What is expected ▸
Once the line with "o21ai | 6 |" is found in the data, output it and each following line exactly, up to and including the line with "adder cells (fa/ha/maj): 2 / 2", and nothing before or after.

Data ▸
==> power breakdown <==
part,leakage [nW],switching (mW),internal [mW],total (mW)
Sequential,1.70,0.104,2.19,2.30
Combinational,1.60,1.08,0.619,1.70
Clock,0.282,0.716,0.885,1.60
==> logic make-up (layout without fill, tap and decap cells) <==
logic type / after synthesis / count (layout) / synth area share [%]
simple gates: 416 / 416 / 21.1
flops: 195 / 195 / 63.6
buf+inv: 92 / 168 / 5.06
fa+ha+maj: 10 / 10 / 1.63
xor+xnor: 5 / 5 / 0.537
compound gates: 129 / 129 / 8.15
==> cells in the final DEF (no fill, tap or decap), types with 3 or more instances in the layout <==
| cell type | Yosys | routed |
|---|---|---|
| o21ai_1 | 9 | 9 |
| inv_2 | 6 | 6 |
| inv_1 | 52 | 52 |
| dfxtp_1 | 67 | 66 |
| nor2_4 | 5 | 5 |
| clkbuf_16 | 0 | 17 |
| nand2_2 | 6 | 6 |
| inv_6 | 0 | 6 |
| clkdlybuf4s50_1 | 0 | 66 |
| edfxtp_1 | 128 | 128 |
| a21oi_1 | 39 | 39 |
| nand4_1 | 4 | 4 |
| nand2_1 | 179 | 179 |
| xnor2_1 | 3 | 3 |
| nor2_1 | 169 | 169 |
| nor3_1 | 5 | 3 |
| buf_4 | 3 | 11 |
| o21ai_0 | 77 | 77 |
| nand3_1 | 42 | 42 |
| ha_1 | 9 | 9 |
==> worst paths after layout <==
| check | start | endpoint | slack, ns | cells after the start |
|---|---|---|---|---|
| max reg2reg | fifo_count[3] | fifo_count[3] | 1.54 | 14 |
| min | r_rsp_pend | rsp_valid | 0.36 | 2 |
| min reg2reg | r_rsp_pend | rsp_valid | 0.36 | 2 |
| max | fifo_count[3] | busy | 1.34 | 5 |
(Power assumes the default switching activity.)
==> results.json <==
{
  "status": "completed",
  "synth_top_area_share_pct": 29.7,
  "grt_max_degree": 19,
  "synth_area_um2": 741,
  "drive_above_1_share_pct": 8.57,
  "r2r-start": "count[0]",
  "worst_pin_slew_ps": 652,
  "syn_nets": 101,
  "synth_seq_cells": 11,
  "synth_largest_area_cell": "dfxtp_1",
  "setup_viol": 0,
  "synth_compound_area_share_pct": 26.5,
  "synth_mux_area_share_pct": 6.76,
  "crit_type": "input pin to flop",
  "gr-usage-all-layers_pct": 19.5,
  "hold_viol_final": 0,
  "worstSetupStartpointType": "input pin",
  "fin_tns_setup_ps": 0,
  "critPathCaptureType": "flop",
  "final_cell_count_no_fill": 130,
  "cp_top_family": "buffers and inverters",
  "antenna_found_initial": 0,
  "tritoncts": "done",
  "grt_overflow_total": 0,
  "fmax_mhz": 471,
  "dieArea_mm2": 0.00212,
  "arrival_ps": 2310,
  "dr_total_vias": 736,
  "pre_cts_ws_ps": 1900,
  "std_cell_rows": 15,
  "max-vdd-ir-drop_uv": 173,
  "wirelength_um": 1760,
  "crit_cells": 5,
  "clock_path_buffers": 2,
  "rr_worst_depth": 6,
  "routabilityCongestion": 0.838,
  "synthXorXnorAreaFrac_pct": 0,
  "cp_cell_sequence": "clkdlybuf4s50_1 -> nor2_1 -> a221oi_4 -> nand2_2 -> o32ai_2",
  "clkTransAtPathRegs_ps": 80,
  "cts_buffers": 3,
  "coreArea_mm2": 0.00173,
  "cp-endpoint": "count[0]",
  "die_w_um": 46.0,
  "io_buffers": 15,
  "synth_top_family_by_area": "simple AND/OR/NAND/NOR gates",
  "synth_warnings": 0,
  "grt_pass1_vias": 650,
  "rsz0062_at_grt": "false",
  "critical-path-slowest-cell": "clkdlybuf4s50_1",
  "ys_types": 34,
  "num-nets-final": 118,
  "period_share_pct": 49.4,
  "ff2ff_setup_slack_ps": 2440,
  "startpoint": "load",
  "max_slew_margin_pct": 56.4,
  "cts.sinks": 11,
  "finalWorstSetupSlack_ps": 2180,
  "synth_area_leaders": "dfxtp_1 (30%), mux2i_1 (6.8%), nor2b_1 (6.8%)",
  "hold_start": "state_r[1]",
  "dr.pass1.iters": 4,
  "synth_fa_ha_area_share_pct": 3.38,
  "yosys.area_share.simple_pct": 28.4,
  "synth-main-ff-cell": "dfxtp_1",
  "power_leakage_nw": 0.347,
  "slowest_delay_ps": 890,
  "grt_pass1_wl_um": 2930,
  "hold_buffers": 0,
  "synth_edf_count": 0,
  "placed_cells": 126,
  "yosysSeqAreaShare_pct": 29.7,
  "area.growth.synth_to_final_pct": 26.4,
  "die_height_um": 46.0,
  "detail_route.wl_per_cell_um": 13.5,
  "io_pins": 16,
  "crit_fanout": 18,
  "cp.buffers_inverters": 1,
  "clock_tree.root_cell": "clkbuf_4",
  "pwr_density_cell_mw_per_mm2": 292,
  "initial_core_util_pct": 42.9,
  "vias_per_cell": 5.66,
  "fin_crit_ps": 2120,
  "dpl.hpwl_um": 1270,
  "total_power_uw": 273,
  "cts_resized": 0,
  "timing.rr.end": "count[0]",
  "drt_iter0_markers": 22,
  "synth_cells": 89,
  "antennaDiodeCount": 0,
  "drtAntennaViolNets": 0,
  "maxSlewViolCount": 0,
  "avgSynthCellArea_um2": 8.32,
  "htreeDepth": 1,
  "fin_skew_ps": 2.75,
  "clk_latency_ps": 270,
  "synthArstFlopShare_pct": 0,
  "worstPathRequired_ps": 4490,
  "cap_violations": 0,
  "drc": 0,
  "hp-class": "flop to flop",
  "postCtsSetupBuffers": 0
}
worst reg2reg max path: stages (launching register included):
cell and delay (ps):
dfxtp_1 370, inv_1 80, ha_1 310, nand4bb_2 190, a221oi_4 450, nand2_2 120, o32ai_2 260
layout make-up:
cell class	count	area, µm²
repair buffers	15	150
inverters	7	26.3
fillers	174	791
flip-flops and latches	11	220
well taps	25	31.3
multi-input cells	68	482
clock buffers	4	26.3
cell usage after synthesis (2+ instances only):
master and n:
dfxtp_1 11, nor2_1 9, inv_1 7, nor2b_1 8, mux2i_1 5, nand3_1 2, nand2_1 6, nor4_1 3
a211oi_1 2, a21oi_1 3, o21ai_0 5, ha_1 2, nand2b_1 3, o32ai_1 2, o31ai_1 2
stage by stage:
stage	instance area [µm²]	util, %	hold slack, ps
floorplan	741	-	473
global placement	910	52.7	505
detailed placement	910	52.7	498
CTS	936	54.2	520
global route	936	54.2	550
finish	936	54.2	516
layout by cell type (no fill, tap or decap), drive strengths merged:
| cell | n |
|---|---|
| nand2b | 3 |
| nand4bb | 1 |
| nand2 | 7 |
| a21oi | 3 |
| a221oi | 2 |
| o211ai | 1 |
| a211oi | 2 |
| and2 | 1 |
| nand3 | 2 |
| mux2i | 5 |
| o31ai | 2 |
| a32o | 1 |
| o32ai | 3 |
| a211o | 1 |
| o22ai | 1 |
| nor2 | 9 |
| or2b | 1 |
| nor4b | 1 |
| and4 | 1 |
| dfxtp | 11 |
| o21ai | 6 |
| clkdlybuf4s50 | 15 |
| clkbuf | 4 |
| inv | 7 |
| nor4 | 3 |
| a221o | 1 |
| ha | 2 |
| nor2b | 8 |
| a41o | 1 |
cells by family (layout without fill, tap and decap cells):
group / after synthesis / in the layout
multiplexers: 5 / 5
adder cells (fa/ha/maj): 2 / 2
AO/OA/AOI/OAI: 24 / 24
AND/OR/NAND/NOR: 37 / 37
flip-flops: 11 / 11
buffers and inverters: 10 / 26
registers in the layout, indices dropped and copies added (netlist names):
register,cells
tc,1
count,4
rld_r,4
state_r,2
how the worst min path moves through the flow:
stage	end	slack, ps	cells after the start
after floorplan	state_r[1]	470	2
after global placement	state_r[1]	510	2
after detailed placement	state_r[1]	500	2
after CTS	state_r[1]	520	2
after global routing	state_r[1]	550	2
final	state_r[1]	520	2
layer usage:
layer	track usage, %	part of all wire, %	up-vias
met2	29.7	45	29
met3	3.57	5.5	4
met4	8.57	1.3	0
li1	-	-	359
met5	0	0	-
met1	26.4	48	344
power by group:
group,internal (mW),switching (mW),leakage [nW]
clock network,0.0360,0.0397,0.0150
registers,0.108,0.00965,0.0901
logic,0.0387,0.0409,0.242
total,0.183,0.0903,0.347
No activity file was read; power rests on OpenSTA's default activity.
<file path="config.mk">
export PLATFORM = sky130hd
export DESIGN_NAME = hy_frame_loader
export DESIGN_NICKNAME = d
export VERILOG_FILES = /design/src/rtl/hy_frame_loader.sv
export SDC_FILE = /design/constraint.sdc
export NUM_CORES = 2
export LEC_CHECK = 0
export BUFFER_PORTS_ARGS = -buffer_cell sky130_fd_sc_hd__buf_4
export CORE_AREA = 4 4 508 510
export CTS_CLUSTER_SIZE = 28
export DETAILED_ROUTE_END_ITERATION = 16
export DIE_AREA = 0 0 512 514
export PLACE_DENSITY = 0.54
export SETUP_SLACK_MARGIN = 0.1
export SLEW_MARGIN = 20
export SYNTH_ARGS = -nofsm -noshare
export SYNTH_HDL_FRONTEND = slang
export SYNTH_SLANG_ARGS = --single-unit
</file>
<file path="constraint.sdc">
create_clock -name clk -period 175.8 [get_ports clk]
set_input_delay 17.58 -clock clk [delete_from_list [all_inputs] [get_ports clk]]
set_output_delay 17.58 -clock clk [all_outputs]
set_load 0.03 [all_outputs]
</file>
---
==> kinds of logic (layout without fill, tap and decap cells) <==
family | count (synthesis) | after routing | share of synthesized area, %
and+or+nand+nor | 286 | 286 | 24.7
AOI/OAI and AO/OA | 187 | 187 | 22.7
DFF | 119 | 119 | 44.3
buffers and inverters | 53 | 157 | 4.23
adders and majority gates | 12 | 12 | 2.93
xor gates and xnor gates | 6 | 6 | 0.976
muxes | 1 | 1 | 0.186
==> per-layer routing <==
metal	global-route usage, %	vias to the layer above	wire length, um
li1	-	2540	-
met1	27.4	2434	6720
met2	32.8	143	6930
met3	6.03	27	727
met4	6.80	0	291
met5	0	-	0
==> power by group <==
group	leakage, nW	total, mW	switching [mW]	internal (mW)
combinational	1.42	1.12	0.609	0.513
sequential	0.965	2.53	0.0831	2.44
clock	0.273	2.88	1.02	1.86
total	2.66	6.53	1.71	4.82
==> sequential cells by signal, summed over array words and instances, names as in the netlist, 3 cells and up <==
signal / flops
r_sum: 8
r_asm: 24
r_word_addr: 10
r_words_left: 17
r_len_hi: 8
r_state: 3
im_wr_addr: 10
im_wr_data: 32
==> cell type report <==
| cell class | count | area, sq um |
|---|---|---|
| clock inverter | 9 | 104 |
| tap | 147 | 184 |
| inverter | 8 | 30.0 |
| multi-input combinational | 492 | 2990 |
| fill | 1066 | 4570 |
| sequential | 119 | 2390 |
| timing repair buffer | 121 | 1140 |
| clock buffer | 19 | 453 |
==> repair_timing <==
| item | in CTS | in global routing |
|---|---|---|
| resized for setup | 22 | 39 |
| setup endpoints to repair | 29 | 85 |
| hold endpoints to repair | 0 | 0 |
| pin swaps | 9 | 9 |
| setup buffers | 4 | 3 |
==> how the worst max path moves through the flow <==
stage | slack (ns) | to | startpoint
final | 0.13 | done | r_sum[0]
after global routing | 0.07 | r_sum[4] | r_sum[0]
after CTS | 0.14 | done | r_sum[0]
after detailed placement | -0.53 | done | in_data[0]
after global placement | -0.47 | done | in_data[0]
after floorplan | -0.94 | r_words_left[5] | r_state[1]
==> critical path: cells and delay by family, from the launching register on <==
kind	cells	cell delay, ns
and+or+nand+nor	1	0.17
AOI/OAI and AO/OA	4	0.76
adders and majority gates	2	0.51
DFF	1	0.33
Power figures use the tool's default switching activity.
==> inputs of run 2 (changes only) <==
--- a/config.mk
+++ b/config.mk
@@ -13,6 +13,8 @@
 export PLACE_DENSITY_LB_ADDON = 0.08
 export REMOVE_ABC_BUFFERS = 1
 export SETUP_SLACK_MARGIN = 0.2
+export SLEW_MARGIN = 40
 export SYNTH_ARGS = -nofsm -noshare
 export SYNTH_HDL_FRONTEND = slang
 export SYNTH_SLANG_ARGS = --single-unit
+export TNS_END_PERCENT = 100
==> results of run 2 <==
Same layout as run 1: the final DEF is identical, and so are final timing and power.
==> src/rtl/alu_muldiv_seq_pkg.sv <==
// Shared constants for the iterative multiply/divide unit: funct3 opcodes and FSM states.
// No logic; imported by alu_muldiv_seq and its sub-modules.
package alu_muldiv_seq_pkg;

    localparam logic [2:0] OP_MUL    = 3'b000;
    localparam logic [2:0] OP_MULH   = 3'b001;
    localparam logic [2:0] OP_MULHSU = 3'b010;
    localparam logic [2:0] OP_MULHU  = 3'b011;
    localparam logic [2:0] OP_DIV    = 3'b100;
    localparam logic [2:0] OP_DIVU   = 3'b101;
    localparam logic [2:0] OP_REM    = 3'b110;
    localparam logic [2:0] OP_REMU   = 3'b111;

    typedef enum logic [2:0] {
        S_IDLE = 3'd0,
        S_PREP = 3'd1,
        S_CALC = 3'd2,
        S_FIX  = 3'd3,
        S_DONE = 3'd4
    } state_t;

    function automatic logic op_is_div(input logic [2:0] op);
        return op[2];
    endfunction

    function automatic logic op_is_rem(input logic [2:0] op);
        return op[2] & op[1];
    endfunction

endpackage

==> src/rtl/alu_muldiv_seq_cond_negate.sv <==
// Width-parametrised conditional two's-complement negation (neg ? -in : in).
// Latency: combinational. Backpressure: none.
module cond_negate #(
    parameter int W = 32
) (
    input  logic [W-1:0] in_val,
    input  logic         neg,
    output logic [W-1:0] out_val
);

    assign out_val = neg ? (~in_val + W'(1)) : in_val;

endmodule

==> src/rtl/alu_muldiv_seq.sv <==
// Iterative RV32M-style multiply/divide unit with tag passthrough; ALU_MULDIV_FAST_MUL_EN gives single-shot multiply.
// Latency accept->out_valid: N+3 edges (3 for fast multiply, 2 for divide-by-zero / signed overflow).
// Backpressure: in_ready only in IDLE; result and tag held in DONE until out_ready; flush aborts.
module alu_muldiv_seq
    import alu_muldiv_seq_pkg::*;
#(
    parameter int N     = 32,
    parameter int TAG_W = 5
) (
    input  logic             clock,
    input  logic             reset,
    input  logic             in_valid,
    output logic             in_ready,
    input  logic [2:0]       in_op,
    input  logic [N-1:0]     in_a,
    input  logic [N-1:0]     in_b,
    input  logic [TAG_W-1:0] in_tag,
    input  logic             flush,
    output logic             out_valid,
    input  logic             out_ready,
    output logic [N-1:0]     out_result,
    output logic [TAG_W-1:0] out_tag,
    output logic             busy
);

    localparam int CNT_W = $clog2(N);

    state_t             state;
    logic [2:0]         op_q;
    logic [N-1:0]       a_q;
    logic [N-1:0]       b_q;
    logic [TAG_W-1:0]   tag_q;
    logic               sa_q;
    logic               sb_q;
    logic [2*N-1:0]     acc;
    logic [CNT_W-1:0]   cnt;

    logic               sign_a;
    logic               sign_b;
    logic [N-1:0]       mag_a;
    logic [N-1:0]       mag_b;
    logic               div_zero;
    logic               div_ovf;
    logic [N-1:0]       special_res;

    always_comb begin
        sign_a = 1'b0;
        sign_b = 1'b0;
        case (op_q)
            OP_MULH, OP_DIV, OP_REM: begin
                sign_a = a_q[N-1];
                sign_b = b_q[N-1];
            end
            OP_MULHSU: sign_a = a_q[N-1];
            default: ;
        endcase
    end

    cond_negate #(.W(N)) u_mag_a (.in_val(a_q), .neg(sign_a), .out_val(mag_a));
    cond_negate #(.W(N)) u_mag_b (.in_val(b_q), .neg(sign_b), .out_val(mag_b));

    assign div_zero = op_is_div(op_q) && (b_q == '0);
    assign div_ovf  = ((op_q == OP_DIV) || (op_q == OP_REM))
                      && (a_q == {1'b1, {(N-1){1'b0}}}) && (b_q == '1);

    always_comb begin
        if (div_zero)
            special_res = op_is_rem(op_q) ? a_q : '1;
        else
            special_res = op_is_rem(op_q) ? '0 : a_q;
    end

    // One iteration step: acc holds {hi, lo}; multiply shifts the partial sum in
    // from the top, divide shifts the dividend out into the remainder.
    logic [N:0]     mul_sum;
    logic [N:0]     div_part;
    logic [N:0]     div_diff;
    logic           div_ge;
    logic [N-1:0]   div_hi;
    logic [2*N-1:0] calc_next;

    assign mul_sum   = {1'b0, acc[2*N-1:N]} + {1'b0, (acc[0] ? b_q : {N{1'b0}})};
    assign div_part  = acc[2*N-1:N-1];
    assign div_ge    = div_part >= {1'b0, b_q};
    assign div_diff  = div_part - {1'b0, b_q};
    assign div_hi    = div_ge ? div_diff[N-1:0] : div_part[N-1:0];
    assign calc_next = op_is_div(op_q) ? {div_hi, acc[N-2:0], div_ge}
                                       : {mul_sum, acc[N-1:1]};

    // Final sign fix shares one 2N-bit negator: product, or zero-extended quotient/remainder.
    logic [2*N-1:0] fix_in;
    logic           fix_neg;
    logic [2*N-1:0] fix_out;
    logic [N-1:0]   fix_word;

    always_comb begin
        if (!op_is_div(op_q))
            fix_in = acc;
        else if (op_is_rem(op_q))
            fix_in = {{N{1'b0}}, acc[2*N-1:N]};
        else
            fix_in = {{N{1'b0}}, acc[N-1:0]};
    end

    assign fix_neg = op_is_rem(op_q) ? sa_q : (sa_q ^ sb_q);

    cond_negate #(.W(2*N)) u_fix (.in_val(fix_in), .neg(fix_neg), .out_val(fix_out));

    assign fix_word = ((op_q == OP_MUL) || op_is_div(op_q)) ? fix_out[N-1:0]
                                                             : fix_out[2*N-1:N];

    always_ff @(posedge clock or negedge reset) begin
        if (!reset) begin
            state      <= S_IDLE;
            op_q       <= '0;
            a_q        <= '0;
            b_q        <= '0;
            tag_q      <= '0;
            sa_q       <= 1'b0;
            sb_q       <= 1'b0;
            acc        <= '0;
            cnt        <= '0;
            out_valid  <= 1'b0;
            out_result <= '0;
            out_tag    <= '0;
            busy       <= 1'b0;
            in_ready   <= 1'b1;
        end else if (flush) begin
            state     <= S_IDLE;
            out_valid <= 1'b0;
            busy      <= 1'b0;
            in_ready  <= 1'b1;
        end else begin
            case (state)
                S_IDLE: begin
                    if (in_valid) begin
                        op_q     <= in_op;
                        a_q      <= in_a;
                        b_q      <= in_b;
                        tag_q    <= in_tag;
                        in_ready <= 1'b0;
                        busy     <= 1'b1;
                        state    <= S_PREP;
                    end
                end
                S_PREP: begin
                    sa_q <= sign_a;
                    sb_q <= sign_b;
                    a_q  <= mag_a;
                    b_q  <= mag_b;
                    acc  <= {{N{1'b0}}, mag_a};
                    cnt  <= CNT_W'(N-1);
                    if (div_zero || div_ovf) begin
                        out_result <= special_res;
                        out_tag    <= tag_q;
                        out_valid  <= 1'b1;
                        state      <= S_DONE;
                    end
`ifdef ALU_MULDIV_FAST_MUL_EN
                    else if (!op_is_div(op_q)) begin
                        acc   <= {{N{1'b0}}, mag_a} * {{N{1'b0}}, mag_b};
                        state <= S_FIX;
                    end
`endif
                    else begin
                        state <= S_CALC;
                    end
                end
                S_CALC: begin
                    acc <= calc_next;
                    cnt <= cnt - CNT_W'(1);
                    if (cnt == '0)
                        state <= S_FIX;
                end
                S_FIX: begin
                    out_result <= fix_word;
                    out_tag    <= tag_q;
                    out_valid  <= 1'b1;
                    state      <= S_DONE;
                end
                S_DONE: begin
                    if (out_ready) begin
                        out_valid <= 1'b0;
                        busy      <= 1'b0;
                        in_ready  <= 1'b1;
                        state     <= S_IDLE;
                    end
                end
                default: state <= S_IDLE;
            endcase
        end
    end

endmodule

Task output ▸
| o21ai | 6 |
| clkdlybuf4s50 | 15 |
| clkbuf | 4 |
| inv | 7 |
| nor4 | 3 |
| a221o | 1 |
| ha | 2 |
| nor2b | 8 |
| a41o | 1 |
cells by family (layout without fill, tap and decap cells):
group / after synthesis / in the layout
multiplexers: 5 / 5
adder cells (fa/ha/maj): 2 / 2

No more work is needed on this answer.